*WORK INSTRUCTION:* Would you copy out each line of the records below that includes the word "make"?

____

From an optimization exercise on the open Yosys and OpenROAD flow, aimed at small area and a short achievable clock period; shortcuts taken in it are not production practice. Only simulation tests tie the RTL to the original design; equivalence was not proved. Power is estimated from default activity; no workload was simulated.

==> design/flow/run.sh <==
#!/bin/bash
# synth_recipe.tcl (not shown) runs the flow's synth.tcl, then flattens the netlist and writes it again
# the make line also repeats each setting of config.mk as NAME=value (left out here)
make -C /OpenROAD-flow-scripts/flow DESIGN_CONFIG=/design/flow/config.mk WORK_HOME=/design/flow/orfs CLKGATE_MAP_FILE= SYNTH_SCRIPT=/design/flow/synth_recipe.tcl finish
==> design/flow/config.mk <==
export PLATFORM = sky130hd
export DESIGN_NAME = datapath_top
export DESIGN_NICKNAME = datapath_top
export VERILOG_FILES = /design/flow/design.v
export SDC_FILE = /design/flow/constraint.sdc
export NUM_CORES = 4
export LEC_CHECK = 0
export CAP_MARGIN = 20
export CORE_MARGIN = 2
export CORE_UTILIZATION = 40
export CTS_CLUSTER_DIAMETER = 100
export CTS_CLUSTER_SIZE = 20
export SETUP_SLACK_MARGIN = 4.0
export SLEW_MARGIN = 20
export SYNTH_HIERARCHICAL = 1
export TNS_END_PERCENT = 0
==> design/flow/constraint.sdc <==
create_clock -name core_clock -period 7.5 [get_ports {clk}]
set_input_delay 1.5000 -clock core_clock [delete_from_list [all_inputs] [get_ports {clk}]]
set_output_delay 1.5000 -clock core_clock [all_outputs]
set_load 0.01 [all_outputs]
==> design/flow/design.v <==
module datapath_top (
  input  wire        clk,
  input  wire        rst_n,
  input  wire [4:0]  rs1,
  input  wire [4:0]  rs2,
  input  wire [4:0]  rd,
  input  wire        we,
  input  wire        use_imm,
  input  wire [31:0] imm,
  input  wire [3:0]  ctrl,
  output reg  [31:0] result,
  output reg         zero,
  output reg  [31:0] store_data
);
  reg  [4:0]  rs1_q, rs2_q, rd_q;
  reg         we_q, use_imm_q;
  reg  [31:0] imm_q;
  reg  [3:0]  ctrl_q;
  wire [31:0] res_d, sd_d;
  wire        zero_d;
  always @(posedge clk) begin
    rs1_q      <= rs1;
    rs2_q      <= rs2;
    rd_q       <= rd;
    we_q       <= we;
    use_imm_q  <= use_imm;
    imm_q      <= imm;
    ctrl_q     <= ctrl;
    result     <= res_d;
    zero       <= zero_d;
    store_data <= sd_d;
  end
  datapath u_dp (
    .clk(clk),
    .rst_n(rst_n),
    .rs1(rs1_q),
    .rs2(rs2_q),
    .rd(rd_q),
    .we(we_q),
    .use_imm(use_imm_q),
    .imm(imm_q),
    .ctrl(ctrl_q),
    .result(res_d),
    .zero(zero_d),
    .store_data(sd_d)
  );
endmodule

____

*EXERCISE OUTPUT:*
# the make line also repeats each setting of config.mk as NAME=value (left out here)
make -C /OpenROAD-flow-scripts/flow DESIGN_CONFIG=/design/flow/config.mk WORK_HOME=/design/flow/orfs CLKGATE_MAP_FILE= SYNTH_SCRIPT=/design/flow/synth_recipe.tcl finish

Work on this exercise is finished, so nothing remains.